Thomas was standing on the bench to improve his view at the moment the gunners touched match to prime. A deafening, stomach-shaking roar was followed instantly by a high-pitched screech like a million fencing foils whipped through the air. The cart beneath his boots was wrenched violently out from under him and flung in broken, spinning pieces for a dozen meters down the street.

He landed hard on his hip, but rolled quickly to his feet, his gun ready. His first thought was that the androids had set up a cannon of their own somewhere north on Spring, and their first shot had struck the cart.

Then he saw the appalling carnage that was sprayed and strewn everywhere; blood was splashed as if from buckets across the nearby building fronts, and the broken bodies of his cohorts lay on the street and sidewalk, mingling now with the frogs that still rained out of the night sky. Nearly half of the 80 men who'd been standing by, ten seconds earlier, were dead.

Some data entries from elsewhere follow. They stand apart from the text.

File: config.mk
export PLATFORM = sky130hd
export DESIGN_NAME = tcw_ctrl
export DESIGN_NICKNAME = d
export VERILOG_FILES = /design/src/hdl/tcw_pkg.sv /design/src/hdl/tcw_ctrl.sv
export SDC_FILE = /design/constraint.sdc
export NUM_CORES = 1
export LEC_CHECK = 0
export BUFFER_PORTS_ARGS = -buffer_cell sky130_fd_sc_hd__buf_2
export CORE_UTILIZATION = 40
export CTS_CLUSTER_DIAMETER = 50
export DETAILED_ROUTE_END_ITERATION = 12
export PLACE_DENSITY = 0.68
export SLEW_MARGIN = 20
export SYNTH_ARGS = -nofsm -noshare
export SYNTH_HDL_FRONTEND = slang
export SYNTH_SLANG_ARGS = --single-unit
File: constraint.sdc
create_clock -name clk -period 3.55 [get_ports clk]
set_input_delay 0.5325 -clock clk [delete_from_list [all_inputs] [get_ports clk]]
set_output_delay 0.5325 -clock clk [all_outputs]
set_load 0.005 [all_outputs]
File: src/hdl/tcw_pkg.sv
// Shared package for the text console writer: word types, op codes,
// character constants and the controller/datapath command and status structs.
`timescale 1ns / 1ps

package tcw_pkg;

  localparam int TCW_ROWS = 25;
  localparam int TCW_COLS = 80;

  localparam int POS_W  = 11;
  localparam int IDX_W  = 11;
  localparam int CHAR_W = 8;

  localparam logic [CHAR_W-1:0] SPACE_CHAR   = 8'h20;
  localparam logic [CHAR_W-1:0] NEWLINE_CHAR = 8'h0A;

  localparam logic [1:0] OP_PUT   = 2'd0;
  localparam logic [1:0] OP_READ  = 2'd1;
  localparam logic [1:0] OP_CLEAR = 2'd2;

  typedef struct packed {
    logic [1:0]        operation;
    logic [CHAR_W-1:0] char_code;
    logic [IDX_W-1:0]  cell_index;
    logic              end_of_write;
  } in_word_t;

  typedef struct packed {
    logic [POS_W-1:0]  cursor_position;
    logic              cursor_update;
    logic [CHAR_W-1:0] read_char;
  } out_word_t;

  // controller -> datapath
  typedef struct packed {
    logic latch;       // take the input word
    logic exec;        // run the latched word (put/home/cursor move)
    logic capture;     // grab RAM read data for a read word
    logic fill;        // write a space at the sweep counter, step it
    logic copy;        // read at the sweep counter, step it, write one row up next cycle
    logic cnt_clr;     // sweep counter to cell 0
    logic cnt_src;     // sweep counter to first cell of row 1
    logic cnt_bottom;  // sweep counter to first cell of the bottom row
    logic out_load;    // load the result register
  } tcw_ctl_t;

  // datapath -> controller
  typedef struct packed {
    logic is_put;
    logic is_read;
    logic is_clear;
    logic is_nl;
    logic row_last;
    logic col_last;
    logic cnt_last;
    logic out_free;
  } tcw_stat_t;

endpackage

File: src/hdl/tcw_ctrl.sv
// Sequencing FSM of the text console writer: reset/clear sweeps, scroll copy,
// read capture and result hand-off. Uses tcw_pkg command/status structs.
`timescale 1ns / 1ps

module tcw_ctrl (
  input  logic              clk,
  input  logic              rst,
  input  logic              in_valid,
  output logic              in_stall,
  input  tcw_pkg::tcw_stat_t stat,
  output tcw_pkg::tcw_ctl_t  ctl
);

  typedef enum logic [8:0] {
    S_CLR_RST = 9'b000000001,
    S_IDLE    = 9'b000000010,
    S_EXEC    = 9'b000000100,
    S_READ    = 9'b000001000,
    S_SCROLL  = 9'b000010000,
    S_DRAIN   = 9'b000100000,
    S_BLANK   = 9'b001000000,
    S_CLR_OP  = 9'b010000000,
    S_RESULT  = 9'b100000000
  } state_t;

  state_t state, state_next;

  always_ff @(posedge clk) begin
    if (rst) begin
      state <= S_CLR_RST;
    end else begin
      state <= state_next;
    end
  end

  assign in_stall = (state != S_IDLE);

  always_comb begin
    state_next = state;
    ctl        = '0;
    case (state)
      S_CLR_RST: begin
        ctl.fill = 1'b1;
        if (stat.cnt_last) state_next = S_IDLE;
      end
      S_IDLE: begin
        if (in_valid) begin
          ctl.latch  = 1'b1;
          state_next = S_EXEC;
        end
      end
      S_EXEC: begin
        ctl.exec = 1'b1;
        if (stat.is_clear) begin
          ctl.cnt_clr = 1'b1;
          state_next  = S_CLR_OP;
        end else if (stat.is_read) begin
          state_next = S_READ;
        end else if (stat.is_put && (stat.is_nl || stat.col_last) && stat.row_last) begin
          ctl.cnt_src = 1'b1;
          state_next  = S_SCROLL;
        end else begin
          state_next = S_RESULT;
        end
      end
      S_READ: begin
        ctl.capture = 1'b1;
        state_next  = S_RESULT;
      end
      S_SCROLL: begin
        ctl.copy = 1'b1;
        if (stat.cnt_last) state_next = S_DRAIN;
      end
      S_DRAIN: begin
        ctl.cnt_bottom = 1'b1;
        state_next     = S_BLANK;
      end
      S_BLANK: begin
        ctl.fill = 1'b1;
        if (stat.cnt_last) state_next = S_RESULT;
      end
      S_CLR_OP: begin
        ctl.fill = 1'b1;
        if (stat.cnt_last) state_next = S_RESULT;
      end
      S_RESULT: begin
        if (stat.out_free) begin
          ctl.out_load = 1'b1;
          state_next   = S_IDLE;
        end
      end
      default: begin
        state_next = S_CLR_RST;
      end
    endcase
  end

endmodule

==> results.yml <==
run_status:
  outcome: "finished clean"
finish:
  diodes: 0
  post_route_cells_drive_above_1_share: 0.234
  top_regs: "state (9)"
  largest_reg_flops: 9
  finalNonFillerCells: 123
  fin_nets: 119
  regMostFlops: "state"
  layout_common_cells: "buf_2, nor2_1, dfxtp_1"
  area_growth_pct: 15.4
  final_common_cell: "buf_2"
clocking:
  clockBufferDepth: 2
  h-tree-depth: 1
  clock_latency_ns: 0.25
  cts_setup_buffers: 0
  cts_tree: "done"
  hold_buffers: 0
  cts_inserted_buffers: 3
  clk_pin_slew_ns: 0.06
  cts_resized: 0
  root_buffer: "clkbuf_4"
  clock_sinks: 9
sta:
  fin_worst_skew_ns: 0.00216
  drv_slew: 0
  rsz0062_at_grt: "false"
  finalSetupViolCount: 0
  setup_tns_ns: 0
  finalHoldViolations: 0
  relSlewSlack: 0.617
  min_period_over_period: 0.613
  fin_crit_ns: 2.18
  tightest_slew_ns: 0.569
  fmax_mhz: 459
critical_path:
  worst_ep_required_time_ns: 3.02
  worstSetupPathType: "register to output port"
  reg2reg_slack_ns: 1.72
  critical_path.cell_chain: "nor3_2, nand3_1, nor2_1, nand2_1, inv_1, buf_2"
  worst-path-buf-inv: 2
  path_delay_family: "simple AND/OR/NAND/NOR gates"
  r2r_cells: 5
  reg2reg_to: "state[5]"
  crit_slowest_cell: "dfxtp_1"
  path_depth: 6
  crit_path_end_kind: "output port"
  rr_startpoint: "state[6]"
  critPathMaxFanout: 7
  cp.arrival_ns: 1.65
  critPathMaxStageDelay_ns: 0.38
  start_kind: "register"
placement:
  port_buffers: 20
  dp_cells: 119
  dp_hpwl_um: 1210
  place_congestion: 0.736
grt:
  grt_pass1_wl_um: 2440
  grt_usage: 0.177
  grt-ovfl-total: 0
  grt_pass1_vias: 586
  grt_max_degree: 12
  antenna_found_initial: 0
logic_synthesis:
  synth_nets: 101
  synthAdderAreaFrac: 0
  synth-seq-cells: 9
  ys_seq_area_frac: 0.267
  synth_top_family_by_area: "simple AND/OR/NAND/NOR gates"
  ys_warn_count: 0
  synthXorXnorAreaFrac: 0.0260
  ys_types: 36
  synth_compound_area_frac: 0.243
  syn-cell-area_um2: 674
  syn_inst: 90
  synth-simple-area-share: 0.384
  syn-mean-instance-area_um2: 7.49
  muxShareOfSynthArea: 0
routing:
  wl_per_cell_um: 12.8
  met3_length_um: 84
  vias_per_cell: 5.85
  drc: 0
  drt_iter0_markers: 23
  routed.top_layer: "met4"
  met1Wirelength_um: 717
  via_count: 719
  ant_nets: 0
  dr.pass1.iters: 4
  wirelength_um: 1570
  met2_length_um: 752
pwr:
  peakVddDrop_mv: 0.271
  power.density_cell_area_mw_per_mm2: 491
  p_leak_nw: 0.344
hold_path:
  hp-start: "rst"
  hold_end: "state[7]"
  whs_path_depth: 2
  hp-class: "input pin to register"
floorplanning:
  die_y_um: 43.1
  dieArea_mm2: 0.00185
  rows: 14
  pin_count: 21
  die_w_um: 43.1
  core_mm2: 0.00154
  start_util: 0.438
run:
  maxCapViolations: 0
==> cell type report <==
type	count	area (um2)
Inverter	3	11.3
Fill cell	167	763
Sequential cell	9	180
Multi-Input combinational cell	71	440
Tap cell	16	20.0
Clock buffer	4	26.3
Timing Repair Buffer	20	100
==> cell usage after synthesis (all sizes together) <==
cell type | n | share of area
a311oi | 1 | 0.013
and4 | 1 | 0.013
inv | 3 | 0.017
o21ba | 1 | 0.015
a21o | 2 | 0.022
buf | 4 | 0.046
and4b | 1 | 0.015
a32oi | 1 | 0.013
nand2 | 5 | 0.028
and2 | 1 | 0.0093
o21ai | 5 | 0.037
a21oi | 4 | 0.030
nor3b | 1 | 0.011
clkbuf | 3 | 0.017
o21a | 2 | 0.022
nand2b | 4 | 0.037
a211o | 1 | 0.013
xor2 | 1 | 0.013
a2111oi | 1 | 0.041
nor3 | 5 | 0.045
nand3b | 3 | 0.033
or3 | 2 | 0.019
nor2 | 15 | 0.083
o41ai | 1 | 0.013
nand4 | 1 | 0.0093
dfxtp | 9 | 0.27
xnor2 | 1 | 0.013
o22a | 1 | 0.013
o211ai | 1 | 0.011
nand3 | 3 | 0.022
nor4 | 5 | 0.046
nand4b | 1 | 0.013
==> through the flow <==
stage	setup slack [ns]	hold slack [ns]	total power (W)	util	cell area (um2)
after floorplan	1.77	0.528	0.000265	-	674
after global placement	1.68	0.584	0.000305	0.488	752
after detailed placement	1.65	0.585	0.000306	0.488	752
after CTS	1.36	0.522	0.000382	0.505	778
after global routing	1.20	0.537	0.000413	0.505	778
final	1.37	0.534	0.000382	0.505	778
==> layer usage <==
layer | up-vias | global-route usage
met2 | 29 | 0.273
met3 | 2 | 0.0128
met4 | 0 | 0.127
met5 | - | 0
met1 | 328 | 0.231
li1 | 360 | -
==> logic make-up after synthesis <==
kind of cell	after synthesis
buffers and inverters	10
xor gates and xnor gates	2
and+or+nand+nor	48
AOI/OAI and AO/OA	21
DFF	9
==> worst max path at each step <==
stage,startpoint,to,slack [ns]
finish,state[6],ctl[3],1.37
global route,state[6],ctl[3],1.20
CTS,state[6],ctl[3],1.36
detailed placement,state[6],ctl[3],1.65
global placement,state[6],ctl[3],1.68
floorplan,state[6],ctl[3],1.77
==> worst reg2reg max path: cells and delay by family, from the launching register on <==
kind | cells | cell delay, ns
compound gates | 2 | 0.82
simple gates | 2 | 0.29
flops | 1 | 0.46
xor+xnor | 1 | 0.13
==> report_power, final <==
part,total (W),internal [W],switching [W]
registers,0.000138,0.000112,0.0000253
clock network,0.0000755,0.0000431,0.0000324
logic,0.000169,0.0000739,0.0000954
total,0.000382,0.000229,0.000153
No activity file was read; power rests on OpenSTA's default activity.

The others, mystified as to what weapon had so devastated their companions, flung down their rifles and ran away north and south on Spring Street.

The androids, completely unharmed, made short work of the several men who'd flung themselves flat on the lawn.

Thomas stood on the fouled pavement, rain running from the sleeves of his dangling arms and from the barrel of the gun that hung in his limp right hand. One cannon must have gone off before the other…

As the police troops bore rapidly down on him, Thomas walked listlessly to the largest section of the wrecked cart and lay behind it. He patted his pockets: two spare clips. I can, conceivably, kill 27 of them before they kill me. He thumbed off the safety catch and, raising the pistol, got one of the foremost androids in his sights and fired.

The open windows let in the morning sunlight, a cool breeze, and the sound of shovels grating on cobblestones as Gladhand, still dressed in his old sweater of the night before, was wheeled along the brightly tiled hallway. He looked tired, but joked with the nurses who escorted him. He carried a paper wrapped parcel in his lap.

"Here we are," smiled one of the nurses, looking a little haggard herself. "Number 12."

They steered Gladhand's wheelchair through the doorway into the narrow but cheerfully painted room. Sitting up in the bed by the window was Thomas. His left arm was bandaged and trussed in a sling.

"Have you smoked a cigar in your office yet?" Thomas asked.

"No, but that's on the agenda. How are you?"

"I give up, how am I?"

Gladhand grimaced and wobbled one hand in the air in an it-could-be-worse gesture. "The nerves of your left hand are dead, cut by a sword you apparently parried with the inside of your elbow. The nerves may grow back—I think I read about that happening somewhere—but until they do, your left hand will be paralyzed."